### DATASET ENTRIES
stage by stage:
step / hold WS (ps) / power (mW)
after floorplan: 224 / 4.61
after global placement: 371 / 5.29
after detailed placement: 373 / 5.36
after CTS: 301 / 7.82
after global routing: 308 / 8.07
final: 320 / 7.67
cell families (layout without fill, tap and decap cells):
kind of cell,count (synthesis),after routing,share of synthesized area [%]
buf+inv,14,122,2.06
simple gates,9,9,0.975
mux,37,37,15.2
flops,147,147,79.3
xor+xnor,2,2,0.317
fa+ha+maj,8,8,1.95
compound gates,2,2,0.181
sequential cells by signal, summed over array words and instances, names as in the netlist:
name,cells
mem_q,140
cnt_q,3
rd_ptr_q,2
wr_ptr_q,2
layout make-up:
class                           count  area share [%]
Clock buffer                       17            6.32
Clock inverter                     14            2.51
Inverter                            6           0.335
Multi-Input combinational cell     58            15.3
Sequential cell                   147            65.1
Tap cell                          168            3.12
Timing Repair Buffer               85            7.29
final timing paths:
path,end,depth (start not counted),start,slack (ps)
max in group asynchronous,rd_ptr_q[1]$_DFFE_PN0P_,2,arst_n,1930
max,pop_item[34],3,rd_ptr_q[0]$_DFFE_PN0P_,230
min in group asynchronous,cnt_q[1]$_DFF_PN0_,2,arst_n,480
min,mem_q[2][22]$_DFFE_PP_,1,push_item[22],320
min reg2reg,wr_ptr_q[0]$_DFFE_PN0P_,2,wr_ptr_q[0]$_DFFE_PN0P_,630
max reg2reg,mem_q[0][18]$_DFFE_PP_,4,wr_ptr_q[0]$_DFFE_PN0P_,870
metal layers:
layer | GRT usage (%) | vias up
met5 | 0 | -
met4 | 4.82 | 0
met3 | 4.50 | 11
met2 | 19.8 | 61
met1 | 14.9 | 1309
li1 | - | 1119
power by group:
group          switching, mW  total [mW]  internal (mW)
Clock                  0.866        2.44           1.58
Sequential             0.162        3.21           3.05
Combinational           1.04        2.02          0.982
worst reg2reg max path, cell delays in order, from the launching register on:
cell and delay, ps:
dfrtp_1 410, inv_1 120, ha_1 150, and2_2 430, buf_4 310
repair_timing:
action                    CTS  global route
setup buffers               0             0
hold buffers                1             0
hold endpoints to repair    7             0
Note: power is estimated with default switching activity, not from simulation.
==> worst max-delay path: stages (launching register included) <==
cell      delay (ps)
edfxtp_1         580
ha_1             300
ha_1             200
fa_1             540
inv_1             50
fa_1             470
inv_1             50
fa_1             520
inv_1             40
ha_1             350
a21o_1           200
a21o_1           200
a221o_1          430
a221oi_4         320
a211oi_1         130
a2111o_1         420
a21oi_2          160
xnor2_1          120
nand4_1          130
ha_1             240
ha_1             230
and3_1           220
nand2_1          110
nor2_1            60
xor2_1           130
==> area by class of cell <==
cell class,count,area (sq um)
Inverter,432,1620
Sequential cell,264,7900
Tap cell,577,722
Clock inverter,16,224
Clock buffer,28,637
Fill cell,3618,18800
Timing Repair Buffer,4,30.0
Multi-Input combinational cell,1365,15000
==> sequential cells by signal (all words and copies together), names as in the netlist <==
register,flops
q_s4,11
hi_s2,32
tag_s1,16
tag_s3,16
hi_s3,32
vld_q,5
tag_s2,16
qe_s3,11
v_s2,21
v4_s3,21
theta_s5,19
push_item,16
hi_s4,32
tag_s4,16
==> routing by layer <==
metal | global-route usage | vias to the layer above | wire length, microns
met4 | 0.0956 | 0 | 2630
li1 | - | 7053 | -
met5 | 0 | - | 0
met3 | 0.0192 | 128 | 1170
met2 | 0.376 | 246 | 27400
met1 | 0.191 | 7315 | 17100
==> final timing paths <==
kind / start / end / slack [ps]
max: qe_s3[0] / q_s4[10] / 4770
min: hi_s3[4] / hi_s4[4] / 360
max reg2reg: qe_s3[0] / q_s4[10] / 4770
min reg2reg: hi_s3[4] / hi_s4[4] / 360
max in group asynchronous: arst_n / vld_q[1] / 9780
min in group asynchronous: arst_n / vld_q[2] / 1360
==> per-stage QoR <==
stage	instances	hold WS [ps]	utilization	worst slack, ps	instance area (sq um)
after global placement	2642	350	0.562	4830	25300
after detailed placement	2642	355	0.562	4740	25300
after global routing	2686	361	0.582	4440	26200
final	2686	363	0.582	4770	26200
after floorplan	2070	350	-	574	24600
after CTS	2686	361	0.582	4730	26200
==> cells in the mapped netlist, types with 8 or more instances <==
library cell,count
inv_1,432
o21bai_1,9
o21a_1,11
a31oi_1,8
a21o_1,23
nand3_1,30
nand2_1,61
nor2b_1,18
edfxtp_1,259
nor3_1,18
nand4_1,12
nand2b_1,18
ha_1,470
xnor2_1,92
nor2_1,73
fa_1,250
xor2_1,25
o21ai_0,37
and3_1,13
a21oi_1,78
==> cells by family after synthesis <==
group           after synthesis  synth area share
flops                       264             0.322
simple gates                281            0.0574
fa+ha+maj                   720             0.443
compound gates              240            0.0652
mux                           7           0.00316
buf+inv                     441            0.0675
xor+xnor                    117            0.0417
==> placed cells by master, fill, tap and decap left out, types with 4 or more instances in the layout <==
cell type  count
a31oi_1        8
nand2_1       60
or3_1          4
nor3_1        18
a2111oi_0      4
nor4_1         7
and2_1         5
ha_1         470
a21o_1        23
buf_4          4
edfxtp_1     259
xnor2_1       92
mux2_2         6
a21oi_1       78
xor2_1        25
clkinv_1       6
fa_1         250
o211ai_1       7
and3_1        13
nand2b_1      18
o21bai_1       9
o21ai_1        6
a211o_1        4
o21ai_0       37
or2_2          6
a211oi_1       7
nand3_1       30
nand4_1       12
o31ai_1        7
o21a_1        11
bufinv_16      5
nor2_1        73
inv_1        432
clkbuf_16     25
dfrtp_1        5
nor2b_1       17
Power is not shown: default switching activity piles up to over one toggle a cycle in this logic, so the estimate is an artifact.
===== src/design/tod_pkg.sv =====
// Package with the shared types, widths and constants of the tilt orientation debouncer.
`timescale 1ns / 1ps

package tod_pkg;

   localparam int AccelWidth    = 16;
   localparam int TimeWidth     = 32;
   localparam int ThrWidth      = 15;
   localparam int DebWidth      = 16;
   localparam int LockWidth     = 8;
   localparam int CsrIndexWidth = 2;
   localparam int CsrDataWidth  = 16;

   typedef logic [1:0] rot_type;

   localparam rot_type ROT_0   = 2'd0;
   localparam rot_type ROT_90  = 2'd1;
   localparam rot_type ROT_180 = 2'd2;
   localparam rot_type ROT_270 = 2'd3;

   typedef enum logic [1:0] {
      OP_SAMPLE = 2'd0,
      OP_LOCK   = 2'd1,
      OP_UNLOCK = 2'd2,
      OP_INIT   = 2'd3
   } opcode_type;

   typedef enum logic [CsrIndexWidth-1:0] {
      CSR_ENABLE         = 2'd0,
      CSR_TILT_THRESHOLD = 2'd1,
      CSR_FLAT_LIMIT     = 2'd2,
      CSR_DEBOUNCE_TIME  = 2'd3
   } csr_index_type;

   localparam logic                RESET_ENABLE   = 1'b1;
   localparam logic [ThrWidth-1:0] RESET_TILT     = 15'd2365;
   localparam logic [ThrWidth-1:0] RESET_FLAT     = 15'd2867;
   localparam logic [DebWidth-1:0] RESET_DEBOUNCE = 16'd500;
   localparam rot_type             RESET_ROTATION = ROT_90;

   typedef struct packed {
      logic                enable;
      logic [ThrWidth-1:0] tilt_threshold;
      logic [ThrWidth-1:0] flat_limit;
      logic [DebWidth-1:0] debounce_time;
   } cfg_type;

   typedef struct packed {
      rot_type              cur;
      rot_type              pend;
      logic [TimeWidth-1:0] since_ms;
      logic                 locked;
   } state_type;

   typedef struct packed {
      opcode_type                   opcode;
      logic signed [AccelWidth-1:0] accel_x;
      logic signed [AccelWidth-1:0] accel_y;
      logic signed [AccelWidth-1:0] accel_z;
      logic [TimeWidth-1:0]         now_ms;
      logic [LockWidth-1:0]         lock_value;
   } req_item_type;

   typedef struct packed {
      rot_type             rotation;
      logic                changed;
      logic [DebWidth-1:0] time_to_change;
   } rsp_item_type;

endpackage


===== src/design/tod_req_if.sv =====
// Request channel interface: opcode, acceleration sample, time stamp and lock value.
`timescale 1ns / 1ps

interface tod_req_if;
   import tod_pkg::*;

   logic                         valid;
   logic                         ready;
   opcode_type                   opcode;
   logic signed [AccelWidth-1:0] accel_x;
   logic signed [AccelWidth-1:0] accel_y;
   logic signed [AccelWidth-1:0] accel_z;
   logic [TimeWidth-1:0]         now_ms;
   logic [LockWidth-1:0]         lock_value;

   modport source (
      output valid, opcode, accel_x, accel_y, accel_z, now_ms, lock_value,
      input  ready
   );

   modport sink (
      input  valid, opcode, accel_x, accel_y, accel_z, now_ms, lock_value,
      output ready
   );
endinterface


===== src/design/tod_rsp_if.sv =====
// Response channel interface: rotation, change flag and time until change.
`timescale 1ns / 1ps

interface tod_rsp_if;
   import tod_pkg::*;

   logic                valid;
   logic                ready;
   rot_type             rotation;
   logic                changed;
   logic [DebWidth-1:0] time_to_change;

   modport source (
      output valid, rotation, changed, time_to_change,
      input  ready
   );

   modport sink (
      input  valid, rotation, changed, time_to_change,
      output ready
   );
endinterface


===== src/design/tod_detect.sv =====
// Rotation detection from one acceleration sample against the tilt and flat limits.
`timescale 1ns / 1ps

module tod_detect (
   input  logic signed [tod_pkg::AccelWidth-1:0] accel_x,
   input  logic signed [tod_pkg::AccelWidth-1:0] accel_y,
   input  logic signed [tod_pkg::AccelWidth-1:0] accel_z,
   input  tod_pkg::cfg_type                      cfg,
   input  tod_pkg::rot_type                      cur_rot,
   output tod_pkg::rot_type                      det_rot
);
   import tod_pkg::*;

   localparam int MagWidth = AccelWidth + 1;

   logic [MagWidth-1:0]        mag_x;
   logic [MagWidth-1:0]        mag_y;
   logic [MagWidth-1:0]        mag_z;
   logic signed [MagWidth-1:0] ext_x;
   logic signed [MagWidth-1:0] ext_y;
   logic signed [MagWidth-1:0] thr_pos;
   logic signed [MagWidth-1:0] thr_neg;

   // One extra bit so that the most negative input has a representable magnitude.
   function automatic logic [MagWidth-1:0] magnitude(input logic signed [AccelWidth-1:0] v);
      logic [MagWidth-1:0] e;
      begin
         e = {v[AccelWidth-1], v};
         return e[MagWidth-1] ? (~e + 1'b1) : e;
      end
   endfunction

   assign mag_x   = magnitude(accel_x);
   assign mag_y   = magnitude(accel_y);
   assign mag_z   = magnitude(accel_z);
   assign ext_x   = {accel_x[AccelWidth-1], accel_x};
   assign ext_y   = {accel_y[AccelWidth-1], accel_y};
   assign thr_pos = {{(MagWidth-ThrWidth){1'b0}}, cfg.tilt_threshold};
   assign thr_neg = -thr_pos;

   always_comb begin
      det_rot = cur_rot;
      if (mag_z <= {{(MagWidth-ThrWidth){1'b0}}, cfg.flat_limit}) begin
         if (mag_x > mag_y) begin
            if (ext_x > thr_pos) begin
               det_rot = ROT_90;
            end else if (ext_x < thr_neg) begin
               det_rot = ROT_270;
            end
         end else begin
            if (ext_y > thr_pos) begin
               det_rot = ROT_0;
            end else if (ext_y < thr_neg) begin
               det_rot = ROT_180;
            end
         end
      end
   end

endmodule


===== src/design/tod_update.sv =====
// Next-state and result logic for one item: debounce, lock, unlock and initialise.
`timescale 1ns / 1ps

module tod_update (
   input  tod_pkg::req_item_type item,
   input  tod_pkg::cfg_type      cfg,
   input  tod_pkg::state_type    state,
   input  tod_pkg::rot_type      det_rot,
   output tod_pkg::state_type    state_next,
   output tod_pkg::rsp_item_type result
);
   import tod_pkg::*;

   logic [TimeWidth-1:0] elapsed;
   logic [TimeWidth-1:0] elapsed_next;
   logic [TimeWidth-1:0] debounce_ext;
   logic                 restart;
   rot_type              lock_rot;

   assign elapsed      = item.now_ms - state.since_ms;
   assign debounce_ext = TimeWidth'(cfg.debounce_time);
   assign lock_rot     = (item.lock_value > LockWidth'(ROT_270)) ? ROT_270
                                                                   : item.lock_value[1:0];

   always_comb begin
      state_next     = state;
      restart        = 1'b0;
      result.changed = 1'b0;
      unique case (item.opcode)
         OP_SAMPLE: begin
            if (cfg.enable && !state.locked) begin
               if (det_rot != state.cur) begin
                  if (det_rot != state.pend) begin
                     state_next.pend     = det_rot;
                     state_next.since_ms = item.now_ms;
                     restart             = 1'b1;
                  end else if (elapsed >= debounce_ext) begin
                     state_next.cur = det_rot;
                     result.changed = 1'b1;
                  end
               end else begin
                  state_next.pend     = state.cur;
                  state_next.since_ms = item.now_ms;
                  restart             = 1'b1;
               end
            end
         end
         OP_LOCK: begin
            state_next.locked = 1'b1;
            state_next.cur    = lock_rot;
            state_next.pend   = lock_rot;
            result.changed    = 1'b1;
         end
         OP_UNLOCK: begin
            state_next.locked   = 1'b0;
            state_next.since_ms = item.now_ms;
            restart             = 1'b1;
         end
         OP_INIT: begin
            state_next.cur  = det_rot;
            state_next.pend = det_rot;
         end
      endcase

      // When the pending time restarts at this item, no time has elapsed.
      elapsed_next          = restart ? '0 : elapsed;
      result.rotation       = state_next.cur;
      result.time_to_change = '0;
      if ((state_next.pend != state_next.cur) && (elapsed_next < debounce_ext)) begin
         result.time_to_change = cfg.debounce_time - elapsed_next[DebWidth-1:0];
      end
   end

endmodule


===== src/design/tilt_orientation_debouncer.sv =====
// Top level of the tilt orientation debouncer: registers, handshake and checks.
`timescale 1ns / 1ps

// The block turns accelerometer samples into a debounced screen rotation (0 to 3).
// It takes one request transfer per clock cycle while responses are taken and
// returns exactly one response transfer for each, in order; a request is held in
// the input register and its response is written to the output register when the
// input stage advances. The rate is one item per cycle because all detection and
// state update happens in one pass between the input register and the output
// register, and the rotation state is written at the same edge as the response,
// ready for the following item. The input register keeps taking transfers while a
// finished response waits, as long as that response is taken in the same cycle;
// when the response side stalls, one more item is held in the input register and
// the request side then stalls too. Configuration registers (enable, tilt
// threshold, flat limit, debounce time) are written through the csr port, one
// register per cycle at csr_index, and must only be changed while no transfer is
// in flight.

module tilt_orientation_debouncer (
   input  logic                                clock,
   input  logic                                reset,
   tod_req_if.sink                             req_chan,
   tod_rsp_if.source                           rsp_chan,
   input  logic                                csr_we,
   input  logic [tod_pkg::CsrIndexWidth-1:0]   csr_index,
   input  logic [tod_pkg::CsrDataWidth-1:0]    csr_wdata
);
   import tod_pkg::*;

   logic         s1_valid_ff;
   logic         s1_valid_in;
   req_item_type s1_item_ff;
   logic         rsp_valid_ff;
   logic         rsp_valid_in;
   rsp_item_type rsp_item_ff;
   state_type    state_ff;
   cfg_type      cfg_ff;

   req_item_type req_item;
   state_type    state_next;
   rsp_item_type result;
   rot_type      det_rot;
   logic         s1_advance;
   logic         req_take;

   // The input stage moves on when the output register is empty or is being emptied.
   assign s1_advance     = s1_valid_ff && (!rsp_valid_ff || rsp_chan.ready);
   assign req_chan.ready = !s1_valid_ff || s1_advance;
   assign req_take       = req_chan.valid && req_chan.ready;

   assign req_item.opcode     = req_chan.opcode;
   assign req_item.accel_x    = req_chan.accel_x;
   assign req_item.accel_y    = req_chan.accel_y;
   assign req_item.accel_z    = req_chan.accel_z;
   assign req_item.now_ms     = req_chan.now_ms;
   assign req_item.lock_value = req_chan.lock_value;

   assign s1_valid_in  = req_take ? 1'b1 : (s1_advance ? 1'b0 : s1_valid_ff);
   assign rsp_valid_in = s1_advance ? 1'b1 : (rsp_chan.ready ? 1'b0 : rsp_valid_ff);

   // Detection always compares against the rotation in force before this item.
   tod_detect u_detect (
      .accel_x (s1_item_ff.accel_x),
      .accel_y (s1_item_ff.accel_y),
      .accel_z (s1_item_ff.accel_z),
      .cfg     (cfg_ff),
      .cur_rot (state_ff.cur),
      .det_rot (det_rot)
   );

   tod_update u_update (
      .item       (s1_item_ff),
      .cfg        (cfg_ff),
      .state      (state_ff),
      .det_rot    (det_rot),
      .state_next (state_next),
      .result     (result)
   );

   // Control state, rotation state and configuration registers.
   always_ff @(posedge clock) begin
      if (reset) begin
         s1_valid_ff           <= 1'b0;
         rsp_valid_ff          <= 1'b0;
         state_ff.cur          <= RESET_ROTATION;
         state_ff.pend         <= RESET_ROTATION;
         state_ff.since_ms     <= '0;
         state_ff.locked       <= 1'b0;
         cfg_ff.enable         <= RESET_ENABLE;
         cfg_ff.tilt_threshold <= RESET_TILT;
         cfg_ff.flat_limit     <= RESET_FLAT;
         cfg_ff.debounce_time  <= RESET_DEBOUNCE;
      end else begin
         s1_valid_ff  <= s1_valid_in;
         rsp_valid_ff <= rsp_valid_in;
         if (s1_advance) begin
            state_ff <= state_next;
         end
         if (csr_we) begin
            unique case (csr_index)
               CSR_ENABLE:         cfg_ff.enable         <= csr_wdata[0];
               CSR_TILT_THRESHOLD: cfg_ff.tilt_threshold <= csr_wdata[ThrWidth-1:0];
               CSR_FLAT_LIMIT:     cfg_ff.flat_limit     <= csr_wdata[ThrWidth-1:0];
               CSR_DEBOUNCE_TIME:  cfg_ff.debounce_time  <= csr_wdata[DebWidth-1:0];
               default:            ;
            endcase
         end
      end
   end

   // Payload registers carry no reset; their valid flags guard them.
   always_ff @(posedge clock) begin
      if (req_take) begin
         s1_item_ff <= req_item;
      end
      if (s1_advance) begin
         rsp_item_ff <= result;
      end
   end

   assign rsp_chan.valid          = rsp_valid_ff;
   assign rsp_chan.rotation       = rsp_item_ff.rotation;
   assign rsp_chan.changed        = rsp_item_ff.changed;
   assign rsp_chan.time_to_change = rsp_item_ff.time_to_change;

   // A change of rotation always leaves nothing pending, so no countdown is reported.
   a_changed_no_countdown: assert property (@(posedge clock) disable iff (reset)
      rsp_chan.valid && rsp_chan.changed |-> rsp_chan.time_to_change == '0)
      else $error("changed response reports a nonzero time to change");

   // While locked, only a lock or an initialise may move the current rotation.
   a_locked_holds: assert property (@(posedge clock) disable iff (reset)
      state_ff.locked && !(s1_advance && (s1_item_ff.opcode == OP_LOCK ||
                                          s1_item_ff.opcode == OP_INIT))
      |=> $stable(state_ff.cur))
      else $error("current rotation moved while locked");

   // A lock leaves the block locked and presents a changed response.
   a_lock_effect: assert property (@(posedge clock) disable iff (reset)
      s1_advance && s1_item_ff.opcode == OP_LOCK
      |=> state_ff.locked && rsp_chan.valid && rsp_chan.changed)
      else $error("lock did not take effect");

endmodule

===== src/flat_wrapper.sv =====
// flat-port wrapper written by rule: the top's interface ports become plain ports
module tilt_orientation_debouncer_flat import tod_pkg::*;
  (clock, reset, csr_we, csr_index, csr_wdata, req_chan_valid, req_chan_opcode, req_chan_accel_x, req_chan_accel_y, req_chan_accel_z, req_chan_now_ms, req_chan_lock_value, req_chan_ready, rsp_chan_valid, rsp_chan_rotation, rsp_chan_changed, rsp_chan_time_to_change, rsp_chan_ready);
  tod_req_if req_chan_i ();
  tod_rsp_if rsp_chan_i ();
  input  logic clock;
  input  logic reset;
  input  logic csr_we;
  input  logic [tod_pkg::CsrIndexWidth-1:0] csr_index;
  input  logic [tod_pkg::CsrDataWidth-1:0] csr_wdata;
  input wire logic [$bits(req_chan_i.valid)-1:0] req_chan_valid;
  input wire logic [$bits(req_chan_i.opcode)-1:0] req_chan_opcode;
  input wire logic [$bits(req_chan_i.accel_x)-1:0] req_chan_accel_x;
  input wire logic [$bits(req_chan_i.accel_y)-1:0] req_chan_accel_y;
  input wire logic [$bits(req_chan_i.accel_z)-1:0] req_chan_accel_z;
  input wire logic [$bits(req_chan_i.now_ms)-1:0] req_chan_now_ms;
  input wire logic [$bits(req_chan_i.lock_value)-1:0] req_chan_lock_value;
  output wire logic [$bits(req_chan_i.ready)-1:0] req_chan_ready;
  output wire logic [$bits(rsp_chan_i.valid)-1:0] rsp_chan_valid;
  output wire logic [$bits(rsp_chan_i.rotation)-1:0] rsp_chan_rotation;
  output wire logic [$bits(rsp_chan_i.changed)-1:0] rsp_chan_changed;
  output wire logic [$bits(rsp_chan_i.time_to_change)-1:0] rsp_chan_time_to_change;
  input wire logic [$bits(rsp_chan_i.ready)-1:0] rsp_chan_ready;
  assign req_chan_i.valid = req_chan_valid;
  assign req_chan_i.opcode = req_chan_opcode;
  assign req_chan_i.accel_x = req_chan_accel_x;
  assign req_chan_i.accel_y = req_chan_accel_y;
  assign req_chan_i.accel_z = req_chan_accel_z;
  assign req_chan_i.now_ms = req_chan_now_ms;
  assign req_chan_i.lock_value = req_chan_lock_value;
  assign req_chan_ready = req_chan_i.ready;
  assign rsp_chan_valid = rsp_chan_i.valid;
  assign rsp_chan_rotation = rsp_chan_i.rotation;
  assign rsp_chan_changed = rsp_chan_i.changed;
  assign rsp_chan_time_to_change = rsp_chan_i.time_to_change;
  assign rsp_chan_i.ready = rsp_chan_ready;
  tilt_orientation_debouncer u_core (.clock(clock), .reset(reset), .req_chan(req_chan_i), .rsp_chan(rsp_chan_i), .csr_we(csr_we), .csr_index(csr_index), .csr_wdata(csr_wdata));
endmodule

===== config.mk =====
export PLATFORM = sky130hd
export DESIGN_NAME = tilt_orientation_debouncer_flat
export DESIGN_NICKNAME = d
export VERILOG_FILES = /design/src/design/tod_pkg.sv /design/src/design/tod_req_if.sv /design/src/design/tod_rsp_if.sv /design/src/design/tod_detect.sv /design/src/design/tod_update.sv /design/src/design/tilt_orientation_debouncer.sv /design/src/flat_wrapper.sv
export SDC_FILE = /design/constraint.sdc
export NUM_CORES = 1
export LEC_CHECK = 0
export ABC_AREA = 1
export BUFFER_PORTS_ARGS = -buffer_cell sky130_fd_sc_hd__buf_2
export CORE_MARGIN = 2
export CORE_UTILIZATION = 60
export CTS_CLUSTER_DIAMETER = 100
export DETAILED_ROUTE_END_ITERATION = 8
export GPL_TIMING_DRIVEN = 0
export PLACE_DENSITY = 0.78
export SYNTH_ARGS = -nofsm -noshare
export SYNTH_HDL_FRONTEND = slang
export SYNTH_SLANG_ARGS = --single-unit

===== constraint.sdc =====
create_clock -name clock -period 9.44 [get_ports clock]
set_input_delay 0 -clock clock [delete_from_list [all_inputs] [get_ports clock]]
set_output_delay 0 -clock clock [all_outputs]
set_load 0.1 [all_outputs]

==> impl_metrics.ini <==
[outcome]
status = complete, no violations

[grt]
grt_pass1_vias = 13500
grt_usage_pct = 31.5
overflow = 0
antenna_found_initial = 0
grt_start_max_net_pins = 49
grt_pass1_wl_um = 65100

[synthesis]
syn_area_per_cell_um2 = 7.74
synthesis.nets = 2162
synth_area_um2 = 14500
syn_inst = 1871
yosys-top-cells-area = edfxtp_1 (23%), ha_1 (15%), dfxtp_1 (12%)
yosysTopAreaCell = edfxtp_1
synth_top_area_share_pct = 22.6
synth_edf_count = 109
synth_seq_area_share_pct = 34.5
synthArstFlopShare_pct = 0
yosys.cell_types.count = 51
synth_top_flop_cell = edfxtp_1
synth_seq_cells = 195
ys.warnings.count = 0

[finish]
drive_gt1_share_pct = 11.6
diodes = 0
synthToLayoutAreaGrowth_pct = 19.5
final_cells = 2469
layout_commonest_cell = nand2_1
mostFrequentLayoutCells = nand2_1 (386), inv_1 (307), ha_1 (176)
fin_util_pct = 73.3
layout.nets = 2428

[cts]
h-tree-depth = 4
cts_made_buffers = 17
clkSinkCount = 195
clk_path_buf_depth = 2
insertion_delay_ns = 0.45
cts_tree = yes
cts.clk_slew.worst_paths_ns = 0.08
cts-root-buf = clkbuf_16

[timing]
post-route-min-period_ns = 7.38
fin_skew_ns = 0.0171
setup_viol = 0
hold_viol_final = 0
finalCritPeriodShare_pct = 78.1
slew_headroom_pct = 41.0
timing.hold.ws_ns = 0.156
max_freq_mhz = 136
drv_slew = 0
worst_pin_slew_ns = 0.883
rsz0062_at_grt = false
tns_ns = 0

[route]
firstDrtPassIters = 6
wl_met1_um = 17100
dr.first_iter.drc_count = 991
met2_length_um = 18400
wl_um = 39400
num_vias = 13500
drc = 0
routed-wl-met3_um = 2360
top_layer_used = met4
drt-vias-per-instance = 5.45
antenna_left = 0
wl_per_cell_um = 16.0

[worst_setup_path]
start_kind = flop
cp_max_fo = 10
cp.arrival_ns = 7.59
worstSetupEndpointType = flop
crit_required_ns = 9.65
crit_top_cell = inv_1
crit_type = reg2reg
critPathMaxStageDelay_ns = 0.60
cp_slowest_cell = a2111oi_0

[place]
gp_congestion = 0.989
place_hpwl_um = 29700
dp_cells = 2323
port_buffers = 132

[run]
maxCapViolations = 0

[die]
die_x_um = 159
coreArea_um2 = 23600
die_area_um2 = 25400
start_util_pct = 61.3
boundaryPins = 134
placementRows = 56
die_y_um = 159

[power]
p_leak_nw = 8.25
power_density_nw_per_um2 = 152
ir_drop_mv = 0.114
p_total_mw = 2.62

[min_path]
hold_path_class = in2reg
[state kept, by name, indices dropped and copies added, names as in the netlist]
register and count:
u_core.s1_valid_ff 1, u_core.rsp_chan.rotation 2, u_core.rsp_chan.time_to_change 16, u_core.s1_item_ff 90, u_core.cfg_ff 47, u_core.rsp_chan.valid 1
u_core.state_ff 37, u_core.rsp_chan.changed 1
[power by group]
part           switching [mW]  total [mW]  internal [mW]
Clock                   0.384       0.758          0.373
Combinational           0.557       0.872          0.315
Sequential             0.0369       0.992          0.955
Total                   0.978        2.62           1.64
[worst max-delay path, delay by kind of cell (launching register included)]
family	cells	cell delay, ns
simple gates	17	2.28
xor+xnor	2	0.40
compound gates	10	2.23
flops	1	0.50
fa+ha+maj	3	0.75
buf+inv	9	0.98
[layer usage]
metal | track usage, % | vias to the layer above
met5 | 0 | -
met4 | 13.3 | 0
met3 | 4.25 | 112
met2 | 53.9 | 489
met1 | 40.3 | 6132
li1 | - | 6725
[area by class of cell]
cell class | count | area (µm²)
fillers | 1852 | 6310
clock buffers | 19 | 453
inverters | 319 | 1200
well taps | 319 | 399
clock inverters | 13 | 146
repair buffers | 247 | 1820
plain buffers | 27 | 129
multi-input cells | 1330 | 8160
flip-flops and latches | 195 | 4990
[logic make-up (layout without fill, tap and decap cells)]
| family | count (synthesis) | in the layout | synth area share, % |
|---|---|---|---|
| flip-flops | 195 | 195 | 34.5 |
| other | 2 | 2 | 0.0519 |
| adder cells (fa/ha/maj) | 178 | 178 | 15.5 |
| XOR/XNOR | 77 | 77 | 4.66 |
| AND/OR/NAND/NOR | 761 | 761 | 23.2 |
| AO/OA/AOI/OAI | 312 | 312 | 13.0 |
| buffers and inverters | 346 | 625 | 9.16 |
[what timing repair did]
action,CTS,global route
gates resized for setup,0,0
endpoints found under the hold margin,134,0
hold buffers,114,0
buffers inserted,0,0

### ABOUT THIS TASK
Out of the lines in the listing, count the ones with the word "signal", then give only the number.

### WRITTEN SOLUTION
2